_Exercise brief:_
Repeat the lines of the data exactly, from the first one through the one that contains "10 | 62.6 |".

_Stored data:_
[Start of section]
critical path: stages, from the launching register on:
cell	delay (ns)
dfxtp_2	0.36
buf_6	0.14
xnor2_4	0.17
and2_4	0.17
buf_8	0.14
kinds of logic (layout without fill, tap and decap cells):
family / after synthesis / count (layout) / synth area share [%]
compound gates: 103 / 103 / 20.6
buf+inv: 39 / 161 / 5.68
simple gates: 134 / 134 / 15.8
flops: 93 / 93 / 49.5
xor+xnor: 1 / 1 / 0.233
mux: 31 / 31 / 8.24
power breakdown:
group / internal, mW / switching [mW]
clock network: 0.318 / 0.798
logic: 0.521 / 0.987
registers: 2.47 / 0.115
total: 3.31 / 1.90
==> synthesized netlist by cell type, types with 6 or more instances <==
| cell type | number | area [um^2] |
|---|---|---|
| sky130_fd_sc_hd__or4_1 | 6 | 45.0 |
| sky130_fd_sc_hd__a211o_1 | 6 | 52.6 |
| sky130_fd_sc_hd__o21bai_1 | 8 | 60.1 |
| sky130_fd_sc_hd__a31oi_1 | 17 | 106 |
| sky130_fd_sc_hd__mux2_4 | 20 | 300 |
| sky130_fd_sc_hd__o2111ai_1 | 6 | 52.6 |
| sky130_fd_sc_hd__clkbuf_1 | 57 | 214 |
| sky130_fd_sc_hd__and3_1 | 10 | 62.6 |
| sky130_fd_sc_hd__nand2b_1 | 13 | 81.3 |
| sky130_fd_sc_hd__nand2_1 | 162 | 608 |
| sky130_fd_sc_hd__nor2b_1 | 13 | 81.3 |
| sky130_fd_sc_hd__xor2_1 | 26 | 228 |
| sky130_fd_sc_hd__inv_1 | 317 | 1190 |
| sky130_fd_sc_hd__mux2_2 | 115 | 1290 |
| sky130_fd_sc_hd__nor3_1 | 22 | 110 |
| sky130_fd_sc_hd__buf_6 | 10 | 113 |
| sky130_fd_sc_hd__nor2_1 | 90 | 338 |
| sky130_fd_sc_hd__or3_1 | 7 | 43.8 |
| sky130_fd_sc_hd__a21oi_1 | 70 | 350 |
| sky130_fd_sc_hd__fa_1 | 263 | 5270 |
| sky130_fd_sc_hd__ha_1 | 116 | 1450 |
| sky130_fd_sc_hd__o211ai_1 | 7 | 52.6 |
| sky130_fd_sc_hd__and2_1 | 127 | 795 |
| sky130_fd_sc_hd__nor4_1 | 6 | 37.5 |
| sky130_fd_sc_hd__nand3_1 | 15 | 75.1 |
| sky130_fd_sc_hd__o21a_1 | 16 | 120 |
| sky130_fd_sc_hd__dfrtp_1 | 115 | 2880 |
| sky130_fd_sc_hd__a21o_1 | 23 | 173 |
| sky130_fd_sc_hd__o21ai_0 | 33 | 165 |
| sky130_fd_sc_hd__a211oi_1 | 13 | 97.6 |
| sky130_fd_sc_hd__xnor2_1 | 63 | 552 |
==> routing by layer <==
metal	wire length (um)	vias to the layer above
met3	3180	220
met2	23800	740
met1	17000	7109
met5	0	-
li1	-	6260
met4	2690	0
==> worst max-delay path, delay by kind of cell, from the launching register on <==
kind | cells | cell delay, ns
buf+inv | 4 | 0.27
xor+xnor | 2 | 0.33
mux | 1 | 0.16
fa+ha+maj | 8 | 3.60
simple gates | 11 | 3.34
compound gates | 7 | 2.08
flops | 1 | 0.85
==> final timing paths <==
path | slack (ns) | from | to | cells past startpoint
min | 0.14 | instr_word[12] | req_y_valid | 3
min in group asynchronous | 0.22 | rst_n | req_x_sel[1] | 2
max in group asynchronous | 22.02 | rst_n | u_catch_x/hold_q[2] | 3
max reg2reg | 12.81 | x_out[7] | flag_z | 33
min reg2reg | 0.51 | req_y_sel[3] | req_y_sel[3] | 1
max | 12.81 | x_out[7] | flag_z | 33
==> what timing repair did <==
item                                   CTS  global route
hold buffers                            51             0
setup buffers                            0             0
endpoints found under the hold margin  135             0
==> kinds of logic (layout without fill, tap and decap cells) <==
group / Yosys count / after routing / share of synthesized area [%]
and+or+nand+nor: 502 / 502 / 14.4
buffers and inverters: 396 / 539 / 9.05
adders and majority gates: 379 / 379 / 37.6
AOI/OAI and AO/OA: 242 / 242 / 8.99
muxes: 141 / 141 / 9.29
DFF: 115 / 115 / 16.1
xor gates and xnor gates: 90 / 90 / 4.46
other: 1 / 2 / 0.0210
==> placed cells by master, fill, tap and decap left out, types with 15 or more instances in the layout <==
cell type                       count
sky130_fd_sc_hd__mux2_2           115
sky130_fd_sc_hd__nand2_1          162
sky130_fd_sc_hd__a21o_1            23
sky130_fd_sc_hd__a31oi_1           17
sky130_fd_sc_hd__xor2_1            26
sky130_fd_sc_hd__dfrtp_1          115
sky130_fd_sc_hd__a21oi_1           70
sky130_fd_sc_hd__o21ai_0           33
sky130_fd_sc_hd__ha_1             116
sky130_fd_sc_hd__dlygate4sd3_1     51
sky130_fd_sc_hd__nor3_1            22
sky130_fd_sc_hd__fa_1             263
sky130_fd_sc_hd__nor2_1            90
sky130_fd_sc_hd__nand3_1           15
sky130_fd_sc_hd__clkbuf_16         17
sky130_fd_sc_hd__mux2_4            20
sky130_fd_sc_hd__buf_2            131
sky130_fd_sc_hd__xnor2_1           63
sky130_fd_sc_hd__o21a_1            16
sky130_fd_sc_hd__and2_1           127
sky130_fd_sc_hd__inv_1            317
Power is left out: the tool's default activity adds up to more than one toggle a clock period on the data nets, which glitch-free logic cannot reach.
<file path="src/rtl/cdiv_pkg.sv">
`timescale 1ns/1ps
package cdiv_pkg;
  // strobes from the control half to the counting half
  typedef struct packed {
    logic step8k;   // gated fast tick
    logic inBurst;  // trim burst in progress
  } cdivStrobe_t;
endpackage

</file>
<file path="src/rtl/cdiv_ctrl.sv">
`timescale 1ns/1ps
module cdiv_ctrl
  import cdiv_pkg::*;
#(
  parameter int PRE_DIV     = 4,
  parameter int SEC_PER_MIN = 60,
  parameter int INH_W       = 7
) (
  input  logic             clk,
  input  logic             rst,
  input  logic [INH_W-1:0] trimIn,
  input  logic             selIn,
  input  logic             tick1,
  output cdivStrobe_t      strobe
);
  localparam int PRE_W = (PRE_DIV > 1) ? $clog2(PRE_DIV) : 1;
  localparam int SEC_W = $clog2(2 * SEC_PER_MIN);
  localparam logic [PRE_W-1:0] PRE_LAST   = PRE_W'(PRE_DIV - 1);
  localparam logic [SEC_W-1:0] SHORT_LAST = SEC_W'(SEC_PER_MIN - 1);
  localparam logic [SEC_W-1:0] LONG_LAST  = SEC_W'(2 * SEC_PER_MIN - 1);

  logic [PRE_W-1:0] preCnt;
  logic [INH_W-1:0] burstCnt;
  logic [INH_W-1:0] trimLatched;
  logic             selLatched;
  logic [SEC_W-1:0] secCnt;
  logic             rawTick;
  logic             burstActive;
  logic [SEC_W-1:0] lastSec;
  logic             windowEnd;

  always_comb begin
    rawTick     = (preCnt == PRE_LAST);
    burstActive = (burstCnt != '0);
    lastSec     = selLatched ? LONG_LAST : SHORT_LAST;
    windowEnd   = tick1 && (secCnt == lastSec);
    strobe.step8k  = rawTick && !burstActive;
    strobe.inBurst = burstActive;
  end

  always_ff @(posedge clk) begin
    if (rst) begin
      preCnt      <= '0;
      burstCnt    <= '0;
      secCnt      <= '0;
      trimLatched <= trimIn;
      selLatched  <= selIn;
    end else begin
      preCnt <= rawTick ? '0 : preCnt + 1'b1;
      if (rawTick && burstActive)
        burstCnt <= burstCnt - 1'b1;
      if (windowEnd) begin
        burstCnt    <= trimLatched;
        trimLatched <= trimIn;
        selLatched  <= selIn;
        secCnt      <= '0;
      end else if (tick1) begin
        secCnt <= secCnt + 1'b1;
      end
    end
  end

  // each swallowed slot takes exactly one off the burst
  a_r4_burst_count_down: assert property (@(posedge clk) disable iff (rst)
    (rawTick && burstActive && !windowEnd) |=> burstCnt == $past(burstCnt) - 1'b1);

  // sampled calibration inputs hold between window ends
  a_r6_hold_between_windows: assert property (@(posedge clk) disable iff (rst)
    !windowEnd |=> ($stable(trimLatched) && $stable(selLatched)));

  // slow-tick count never passes the window length
  a_r5_sec_in_range: assert property (@(posedge clk) disable iff (rst)
    secCnt <= lastSec);

  // a burst is finished before the slow tick that closes the next window
  a_r4_burst_done_by_end: assert property (@(posedge clk) disable iff (rst)
    tick1 |-> !burstActive);
endmodule

</file>
<file path="src/rtl/cdiv_dp.sv">
`timescale 1ns/1ps
module cdiv_dp
  import cdiv_pkg::*;
#(
  parameter int MID_DIV = 256,
  parameter int LOW_DIV = 32
) (
  input  logic        clk,
  input  logic        rst,
  input  cdivStrobe_t strobe,
  output logic        tick8k,
  output logic        tick32,
  output logic        tick1,
  output logic        sq32
);
  localparam int MID_W = $clog2(MID_DIV);
  localparam int LOW_W = (LOW_DIV > 1) ? $clog2(LOW_DIV) : 1;
  localparam logic [MID_W-1:0] MID_LAST = MID_W'(MID_DIV - 1);
  localparam logic [MID_W-1:0] MID_HALF = MID_W'(MID_DIV / 2);
  localparam logic [LOW_W-1:0] LOW_LAST = LOW_W'(LOW_DIV - 1);

  logic [MID_W-1:0] midCnt;
  logic [LOW_W-1:0] lowCnt;

  always_comb begin
    tick8k = strobe.step8k;
    tick32 = strobe.step8k && (midCnt == MID_LAST);
    tick1  = tick32 && (lowCnt == LOW_LAST);
    sq32   = (midCnt >= MID_HALF);
  end

  always_ff @(posedge clk) begin
    if (rst) begin
      midCnt <= '0;
      lowCnt <= '0;
    end else if (strobe.step8k) begin
      midCnt <= (midCnt == MID_LAST) ? '0 : midCnt + 1'b1;
      if (midCnt == MID_LAST)
        lowCnt <= (lowCnt == LOW_LAST) ? '0 : lowCnt + 1'b1;
    end
  end

  // lower stages are frozen whenever no fast tick is passed on
  a_r9_frozen_without_step: assert property (@(posedge clk) disable iff (rst)
    !strobe.step8k |=> ($stable(midCnt) && $stable(lowCnt)));

  // no mid tick can be issued during a trim burst
  a_r4_quiet_in_burst: assert property (@(posedge clk) disable iff (rst)
    strobe.inBurst |-> !tick32);

  // the square wave only rises right after a passed fast tick
  a_r3_sq_rise_on_step: assert property (@(posedge clk) disable iff (rst)
    $rose(sq32) |-> $past(strobe.step8k));
endmodule

</file>
<file path="src/rtl/cdiv_meas.sv">
`timescale 1ns/1ps
module cdiv_meas #(
  parameter int PRE_DIV = 4,
  parameter int MID_DIV = 256,
  parameter int INH_W   = 7
) (
  input  logic             clk,
  input  logic             rst,
  input  logic [INH_W-1:0] trimIn,
  output logic             measWave
);
  localparam int BASE    = PRE_DIV * MID_DIV;
  localparam int LEN_MAX = BASE + PRE_DIV * ((1 << INH_W) - 1);
  localparam int CNT_W   = $clog2(LEN_MAX);
  localparam logic [CNT_W-1:0] BASE_LAST = CNT_W'(BASE - 1);
  localparam logic [CNT_W-1:0] HALF      = CNT_W'(BASE / 2);
  localparam logic [CNT_W-1:0] PRE_K     = CNT_W'(PRE_DIV);

  logic [CNT_W-1:0] measCnt;
  logic [INH_W-1:0] measN;
  logic [CNT_W-1:0] lastIdx;

  always_comb begin
    lastIdx  = BASE_LAST + PRE_K * CNT_W'(measN);
    measWave = (measCnt < HALF);
  end

  always_ff @(posedge clk) begin
    if (rst) begin
      measCnt <= '0;
      measN   <= trimIn;
    end else if (measCnt == lastIdx) begin
      measCnt <= '0;
      measN   <= trimIn;
    end else begin
      measCnt <= measCnt + 1'b1;
    end
  end

  // the high phase lasts more than one clock
  a_r8_high_min: assert property (@(posedge clk) disable iff (rst)
    $rose(measWave) |=> measWave);

  // frame counter stays inside the stretched frame
  a_r8_cnt_bound: assert property (@(posedge clk) disable iff (rst)
    measCnt <= lastIdx);
endmodule

</file>
<file path="src/rtl/calib_divider.sv">
`timescale 1ns/1ps
module calib_divider
  import cdiv_pkg::*;
#(
  parameter int PRE_DIV     = 4,
  parameter int MID_DIV     = 256,
  parameter int LOW_DIV     = 32,
  parameter int SEC_PER_MIN = 60,
  parameter int INH_W       = 7
) (
  input  logic             clk,
  input  logic             rst,
  input  logic [INH_W-1:0] trimCount,
  input  logic             windowSel,
  output logic             tick8k,
  output logic             tick32,
  output logic             tick1,
  output logic             sq32,
  output logic             measWave
);
  cdivStrobe_t strobe;

  cdiv_ctrl #(.PRE_DIV(PRE_DIV), .SEC_PER_MIN(SEC_PER_MIN), .INH_W(INH_W)) u_ctrl (
    .clk(clk), .rst(rst), .trimIn(trimCount), .selIn(windowSel),
    .tick1(tick1), .strobe(strobe)
  );

  cdiv_dp #(.MID_DIV(MID_DIV), .LOW_DIV(LOW_DIV)) u_dp (
    .clk(clk), .rst(rst), .strobe(strobe),
    .tick8k(tick8k), .tick32(tick32), .tick1(tick1), .sq32(sq32)
  );

  cdiv_meas #(.PRE_DIV(PRE_DIV), .MID_DIV(MID_DIV), .INH_W(INH_W)) u_meas (
    .clk(clk), .rst(rst), .trimIn(trimCount), .measWave(measWave)
  );
endmodule

</file>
[End of section]
_Solution below:_
critical path: stages, from the launching register on:
cell	delay (ns)
dfxtp_2	0.36
buf_6	0.14
xnor2_4	0.17
and2_4	0.17
buf_8	0.14
kinds of logic (layout without fill, tap and decap cells):
family / after synthesis / count (layout) / synth area share [%]
compound gates: 103 / 103 / 20.6
buf+inv: 39 / 161 / 5.68
simple gates: 134 / 134 / 15.8
flops: 93 / 93 / 49.5
xor+xnor: 1 / 1 / 0.233
mux: 31 / 31 / 8.24
power breakdown:
group / internal, mW / switching [mW]
clock network: 0.318 / 0.798
logic: 0.521 / 0.987
registers: 2.47 / 0.115
total: 3.31 / 1.90
==> synthesized netlist by cell type, types with 6 or more instances <==
| cell type | number | area [um^2] |
|---|---|---|
| sky130_fd_sc_hd__or4_1 | 6 | 45.0 |
| sky130_fd_sc_hd__a211o_1 | 6 | 52.6 |
| sky130_fd_sc_hd__o21bai_1 | 8 | 60.1 |
| sky130_fd_sc_hd__a31oi_1 | 17 | 106 |
| sky130_fd_sc_hd__mux2_4 | 20 | 300 |
| sky130_fd_sc_hd__o2111ai_1 | 6 | 52.6 |
| sky130_fd_sc_hd__clkbuf_1 | 57 | 214 |
| sky130_fd_sc_hd__and3_1 | 10 | 62.6 |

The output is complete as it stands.